TASK STATEMENT: Here is the task for the records below: repeat exactly the lines from the one with "grt_first_pass_wirelength_um = 9550" to the one with "fin_hold_ws_ns = 0.0459", both included, and nothing else.

(Stored data entries)

▬▬▬

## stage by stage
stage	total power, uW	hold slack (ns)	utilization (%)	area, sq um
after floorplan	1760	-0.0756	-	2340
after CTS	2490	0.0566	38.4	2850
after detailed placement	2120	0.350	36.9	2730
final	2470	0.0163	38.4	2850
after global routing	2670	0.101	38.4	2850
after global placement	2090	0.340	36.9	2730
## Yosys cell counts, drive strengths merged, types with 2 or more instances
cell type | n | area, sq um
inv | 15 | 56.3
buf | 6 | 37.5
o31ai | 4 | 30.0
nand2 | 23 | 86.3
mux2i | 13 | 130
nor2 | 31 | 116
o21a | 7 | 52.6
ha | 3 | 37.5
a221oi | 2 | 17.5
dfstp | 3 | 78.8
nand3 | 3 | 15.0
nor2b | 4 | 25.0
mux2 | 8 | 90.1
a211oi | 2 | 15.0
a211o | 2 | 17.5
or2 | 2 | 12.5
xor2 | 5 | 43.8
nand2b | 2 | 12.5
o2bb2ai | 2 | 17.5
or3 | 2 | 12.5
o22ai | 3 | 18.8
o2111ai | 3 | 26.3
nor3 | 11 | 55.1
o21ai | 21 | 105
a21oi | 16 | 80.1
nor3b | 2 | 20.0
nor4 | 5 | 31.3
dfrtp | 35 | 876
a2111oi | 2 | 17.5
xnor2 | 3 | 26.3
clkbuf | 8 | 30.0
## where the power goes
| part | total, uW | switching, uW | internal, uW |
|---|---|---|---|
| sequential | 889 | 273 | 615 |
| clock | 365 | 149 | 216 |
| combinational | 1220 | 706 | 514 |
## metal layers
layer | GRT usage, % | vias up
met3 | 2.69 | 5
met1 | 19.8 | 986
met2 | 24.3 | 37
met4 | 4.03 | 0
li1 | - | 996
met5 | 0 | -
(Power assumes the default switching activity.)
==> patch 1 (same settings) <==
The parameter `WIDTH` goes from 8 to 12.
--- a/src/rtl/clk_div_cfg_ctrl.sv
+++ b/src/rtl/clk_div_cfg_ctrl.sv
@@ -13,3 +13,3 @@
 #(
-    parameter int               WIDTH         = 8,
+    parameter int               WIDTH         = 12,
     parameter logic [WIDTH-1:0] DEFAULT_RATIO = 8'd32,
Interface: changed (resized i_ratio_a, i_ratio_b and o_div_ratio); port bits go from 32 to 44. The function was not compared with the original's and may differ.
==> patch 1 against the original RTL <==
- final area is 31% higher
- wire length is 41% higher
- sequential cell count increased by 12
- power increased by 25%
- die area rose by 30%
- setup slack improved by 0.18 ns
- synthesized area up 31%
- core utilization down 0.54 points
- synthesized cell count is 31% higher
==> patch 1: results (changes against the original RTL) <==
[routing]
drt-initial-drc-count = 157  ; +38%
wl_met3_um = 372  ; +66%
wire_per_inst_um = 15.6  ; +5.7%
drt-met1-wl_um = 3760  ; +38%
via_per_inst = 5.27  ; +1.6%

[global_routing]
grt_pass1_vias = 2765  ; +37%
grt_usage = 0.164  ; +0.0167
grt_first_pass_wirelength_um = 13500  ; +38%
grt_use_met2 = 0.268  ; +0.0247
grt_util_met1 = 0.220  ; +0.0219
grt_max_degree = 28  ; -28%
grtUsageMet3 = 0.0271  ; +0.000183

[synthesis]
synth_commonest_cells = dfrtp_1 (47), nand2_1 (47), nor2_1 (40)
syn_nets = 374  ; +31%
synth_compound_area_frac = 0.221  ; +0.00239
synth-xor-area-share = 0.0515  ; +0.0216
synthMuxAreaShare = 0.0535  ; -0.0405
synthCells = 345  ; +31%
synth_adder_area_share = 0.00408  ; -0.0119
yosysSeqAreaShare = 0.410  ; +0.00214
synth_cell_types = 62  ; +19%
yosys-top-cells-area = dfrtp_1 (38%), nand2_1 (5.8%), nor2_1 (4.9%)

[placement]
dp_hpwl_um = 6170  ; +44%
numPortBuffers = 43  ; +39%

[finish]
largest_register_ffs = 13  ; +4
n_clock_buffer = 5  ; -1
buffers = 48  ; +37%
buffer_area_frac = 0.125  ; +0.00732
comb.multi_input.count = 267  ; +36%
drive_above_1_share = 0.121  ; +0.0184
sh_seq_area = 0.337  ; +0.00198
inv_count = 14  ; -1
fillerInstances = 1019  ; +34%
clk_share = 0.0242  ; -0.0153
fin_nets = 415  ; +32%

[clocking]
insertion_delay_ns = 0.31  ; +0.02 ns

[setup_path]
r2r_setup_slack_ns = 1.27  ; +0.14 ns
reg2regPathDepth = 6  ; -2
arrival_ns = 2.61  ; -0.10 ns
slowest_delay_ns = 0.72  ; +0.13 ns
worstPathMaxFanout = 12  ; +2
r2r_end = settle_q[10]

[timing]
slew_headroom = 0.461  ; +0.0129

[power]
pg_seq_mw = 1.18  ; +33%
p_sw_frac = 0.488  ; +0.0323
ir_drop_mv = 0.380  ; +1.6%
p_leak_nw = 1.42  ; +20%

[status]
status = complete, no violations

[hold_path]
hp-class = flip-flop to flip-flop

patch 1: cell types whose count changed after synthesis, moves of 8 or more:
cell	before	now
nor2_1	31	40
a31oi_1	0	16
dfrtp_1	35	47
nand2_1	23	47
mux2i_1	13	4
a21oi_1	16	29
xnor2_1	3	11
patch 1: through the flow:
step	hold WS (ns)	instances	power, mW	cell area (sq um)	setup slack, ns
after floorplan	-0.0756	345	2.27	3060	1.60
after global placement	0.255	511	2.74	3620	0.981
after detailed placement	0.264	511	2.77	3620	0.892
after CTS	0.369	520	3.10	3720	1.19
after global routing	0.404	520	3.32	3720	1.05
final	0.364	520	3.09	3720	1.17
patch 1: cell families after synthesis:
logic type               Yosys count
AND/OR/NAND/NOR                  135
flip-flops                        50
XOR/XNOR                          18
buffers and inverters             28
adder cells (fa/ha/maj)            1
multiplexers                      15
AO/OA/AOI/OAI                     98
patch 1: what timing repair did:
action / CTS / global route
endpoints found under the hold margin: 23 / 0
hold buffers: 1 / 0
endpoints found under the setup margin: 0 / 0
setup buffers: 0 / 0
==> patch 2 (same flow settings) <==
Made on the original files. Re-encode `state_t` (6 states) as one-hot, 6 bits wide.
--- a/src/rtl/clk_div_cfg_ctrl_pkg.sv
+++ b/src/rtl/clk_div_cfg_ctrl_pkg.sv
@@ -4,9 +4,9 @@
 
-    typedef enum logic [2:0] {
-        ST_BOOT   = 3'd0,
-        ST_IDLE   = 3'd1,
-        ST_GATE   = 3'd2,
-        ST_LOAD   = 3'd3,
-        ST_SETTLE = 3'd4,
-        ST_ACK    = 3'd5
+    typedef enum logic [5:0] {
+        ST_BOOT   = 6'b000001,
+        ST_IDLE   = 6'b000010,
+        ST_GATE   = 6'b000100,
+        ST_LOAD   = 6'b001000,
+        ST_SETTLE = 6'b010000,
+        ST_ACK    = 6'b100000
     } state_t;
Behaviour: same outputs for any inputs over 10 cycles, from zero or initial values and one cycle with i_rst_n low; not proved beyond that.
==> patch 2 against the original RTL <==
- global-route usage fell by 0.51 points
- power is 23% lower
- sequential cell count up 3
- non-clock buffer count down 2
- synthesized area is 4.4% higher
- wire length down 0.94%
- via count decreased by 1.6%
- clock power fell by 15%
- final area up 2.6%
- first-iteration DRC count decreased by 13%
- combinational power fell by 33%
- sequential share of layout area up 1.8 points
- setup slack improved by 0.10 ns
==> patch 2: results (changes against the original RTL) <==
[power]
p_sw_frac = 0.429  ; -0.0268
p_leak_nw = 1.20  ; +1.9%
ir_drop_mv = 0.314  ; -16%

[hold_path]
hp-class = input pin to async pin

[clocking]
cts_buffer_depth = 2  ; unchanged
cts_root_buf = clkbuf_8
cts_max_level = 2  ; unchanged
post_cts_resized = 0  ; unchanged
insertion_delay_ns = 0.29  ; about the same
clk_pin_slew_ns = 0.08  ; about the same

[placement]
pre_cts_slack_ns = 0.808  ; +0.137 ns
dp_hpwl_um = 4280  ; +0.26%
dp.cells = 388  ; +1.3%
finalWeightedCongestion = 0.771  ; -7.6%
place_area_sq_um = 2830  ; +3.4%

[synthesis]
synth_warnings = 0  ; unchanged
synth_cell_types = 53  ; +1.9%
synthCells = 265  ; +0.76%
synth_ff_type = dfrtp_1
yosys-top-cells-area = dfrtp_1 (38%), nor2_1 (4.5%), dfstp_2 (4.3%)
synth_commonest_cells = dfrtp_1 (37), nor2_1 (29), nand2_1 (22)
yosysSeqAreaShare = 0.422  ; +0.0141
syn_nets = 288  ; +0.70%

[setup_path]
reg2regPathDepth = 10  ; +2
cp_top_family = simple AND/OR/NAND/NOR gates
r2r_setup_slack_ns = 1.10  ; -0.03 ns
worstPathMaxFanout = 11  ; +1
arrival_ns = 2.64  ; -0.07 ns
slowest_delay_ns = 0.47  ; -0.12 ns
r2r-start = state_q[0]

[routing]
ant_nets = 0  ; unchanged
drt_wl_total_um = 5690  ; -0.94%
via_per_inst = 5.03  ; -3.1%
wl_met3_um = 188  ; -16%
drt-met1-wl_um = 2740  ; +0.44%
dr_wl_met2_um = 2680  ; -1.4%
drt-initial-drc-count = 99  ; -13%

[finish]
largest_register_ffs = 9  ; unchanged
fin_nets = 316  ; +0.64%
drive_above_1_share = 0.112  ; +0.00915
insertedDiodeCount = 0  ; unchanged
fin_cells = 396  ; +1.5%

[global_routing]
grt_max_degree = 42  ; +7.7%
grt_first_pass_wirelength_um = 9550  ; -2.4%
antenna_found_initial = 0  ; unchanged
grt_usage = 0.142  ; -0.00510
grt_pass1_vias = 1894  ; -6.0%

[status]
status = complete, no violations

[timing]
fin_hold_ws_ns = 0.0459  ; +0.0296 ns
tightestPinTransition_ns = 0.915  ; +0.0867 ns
File: src/rtl/spi_master.sv
// SPI mode-0 master: shifts a {rw, addr, data} frame MSB first and captures the data field from miso.
// Optional SPI_MASTER_LOOPBACK_EN adds a loopback input that samples mosi in place of miso.
module spi_master #(
  parameter int msg_width  = 32,
  parameter int addr_width = 7,
  parameter int clk_div    = 4,
  localparam int data_width = msg_width - addr_width - 1
) (
  input  logic                  clk,
  input  logic                  rst_n,
  input  logic                  start,
  input  logic                  rw,
  input  logic [addr_width-1:0] addr,
  input  logic [data_width-1:0] wdata,
  output logic [data_width-1:0] rdata,
  output logic                  busy,
  output logic                  done,
  output logic                  sck,
  output logic                  ncs,
  output logic                  mosi,
`ifdef SPI_MASTER_LOOPBACK_EN
  input  logic                  loopback,
`endif
  input  logic                  miso
);

  localparam int BW = $clog2(msg_width) + 1;

  typedef enum logic [2:0] {
    S_IDLE,
    S_SETUP,
    S_SCK_HI,
    S_SCK_LO,
    S_GAP
  } state_t;

  state_t                r_state;
  logic [7:0]            r_hcnt;
  logic [BW-1:0]         r_bcnt;
  logic [msg_width-2:0]  r_shift;
  logic [data_width-1:0] r_rdata;
  logic                  r_busy;
  logic                  r_done;
  logic                  r_sck;
  logic                  r_ncs;
  logic                  r_mosi;

  logic w_hend;
  logic w_last;
  logic w_cap;
  logic w_sample;

  assign w_hend = (r_hcnt == 8'(clk_div - 1));
  assign w_last = (r_bcnt == BW'(msg_width));
  // r_bcnt holds the index of the bit whose rising edge is next
  assign w_cap  = (r_bcnt >= BW'(addr_width + 1));

`ifdef SPI_MASTER_LOOPBACK_EN
  assign w_sample = loopback ? r_mosi : miso;
`else
  assign w_sample = miso;
`endif

  always_ff @(posedge clk or negedge rst_n) begin
    if (!rst_n) begin
      r_state <= S_IDLE;
      r_hcnt  <= '0;
      r_bcnt  <= '0;
      r_shift <= '0;
      r_rdata <= '0;
      r_busy  <= 1'b0;
      r_done  <= 1'b0;
      r_sck   <= 1'b0;
      r_ncs   <= 1'b1;
      r_mosi  <= 1'b0;
    end else begin
      r_done <= 1'b0;
      unique case (r_state)
        S_IDLE: begin
          r_sck <= 1'b0;
          r_ncs <= 1'b1;
          if (start) begin
            r_state <= S_SETUP;
            r_busy  <= 1'b1;
            r_ncs   <= 1'b0;
            r_mosi  <= rw;
            r_shift <= {addr, wdata};
            r_hcnt  <= '0;
            r_bcnt  <= '0;
          end
        end
        S_SETUP: begin
          if (w_hend) begin
            r_state <= S_SCK_HI;
            r_sck   <= 1'b1;
            r_hcnt  <= '0;
            if (w_cap)
              r_rdata <= {r_rdata[data_width-2:0], w_sample};
          end else begin
            r_hcnt <= r_hcnt + 8'd1;
          end
        end
        S_SCK_HI: begin
          if (w_hend) begin
            r_state <= S_SCK_LO;
            r_sck   <= 1'b0;
            r_hcnt  <= '0;
            r_bcnt  <= r_bcnt + BW'(1);
            r_mosi  <= r_shift[msg_width-2];
            r_shift <= {r_shift[msg_width-3:0], 1'b0};
          end else begin
            r_hcnt <= r_hcnt + 8'd1;
          end
        end
        S_SCK_LO: begin
          if (w_hend) begin
            r_hcnt <= '0;
            if (w_last) begin
              r_state <= S_GAP;
              r_ncs   <= 1'b1;
              r_done  <= 1'b1;
              r_mosi  <= 1'b0;
            end else begin
              r_state <= S_SCK_HI;
              r_sck   <= 1'b1;
              if (w_cap)
                r_rdata <= {r_rdata[data_width-2:0], w_sample};
            end
          end else begin
            r_hcnt <= r_hcnt + 8'd1;
          end
        end
        S_GAP: begin
          if (w_hend) begin
            r_state <= S_IDLE;
            r_busy  <= 1'b0;
            r_hcnt  <= '0;
            r_bcnt  <= '0;
          end else begin
            r_hcnt <= r_hcnt + 8'd1;
          end
        end
        default: begin
          r_state <= S_IDLE;
          r_busy  <= 1'b0;
          r_ncs   <= 1'b1;
          r_sck   <= 1'b0;
        end
      endcase
    end
  end

  assign rdata = r_rdata;
  assign busy  = r_busy;
  assign done  = r_done;
  assign sck   = r_sck;
  assign ncs   = r_ncs;
  assign mosi  = r_mosi;

endmodule
**config.mk**
```make
export PLATFORM = sky130hd
export DESIGN_NAME = fib_seq_gen
export DESIGN_NICKNAME = d
export VERILOG_FILES = /design/src/rtl/fib_seq_gen.sv
export SDC_FILE = /design/constraint.sdc
export NUM_CORES = 1
export LEC_CHECK = 0
export CORE_UTILIZATION = 30
export CTS_BUF_LIST = sky130_fd_sc_hd__clkbuf_4
export DETAILED_ROUTE_END_ITERATION = 10
export GPL_TIMING_DRIVEN = 0
export PLACE_DENSITY_LB_ADDON = 0.1
export SYNTH_ARGS = -nofsm -noshare
export SYNTH_HDL_FRONTEND = slang
export SYNTH_SLANG_ARGS = --single-unit
```
**constraint.sdc**
```tcl
create_clock -name clk -period 5 [get_ports clk]
set_input_delay 0.75 -clock clk [delete_from_list [all_inputs] [get_ports clk]]
set_output_delay 0.75 -clock clk [all_outputs]
set_load 0.01 [all_outputs]
```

▬▬▬

EXERCISE ANSWER:
grt_first_pass_wirelength_um = 9550  ; -2.4%
antenna_found_initial = 0  ; unchanged
grt_usage = 0.142  ; -0.00510
grt_pass1_vias = 1894  ; -6.0%

[status]
status = complete, no violations

[timing]
fin_hold_ws_ns = 0.0459  ; +0.0296 ns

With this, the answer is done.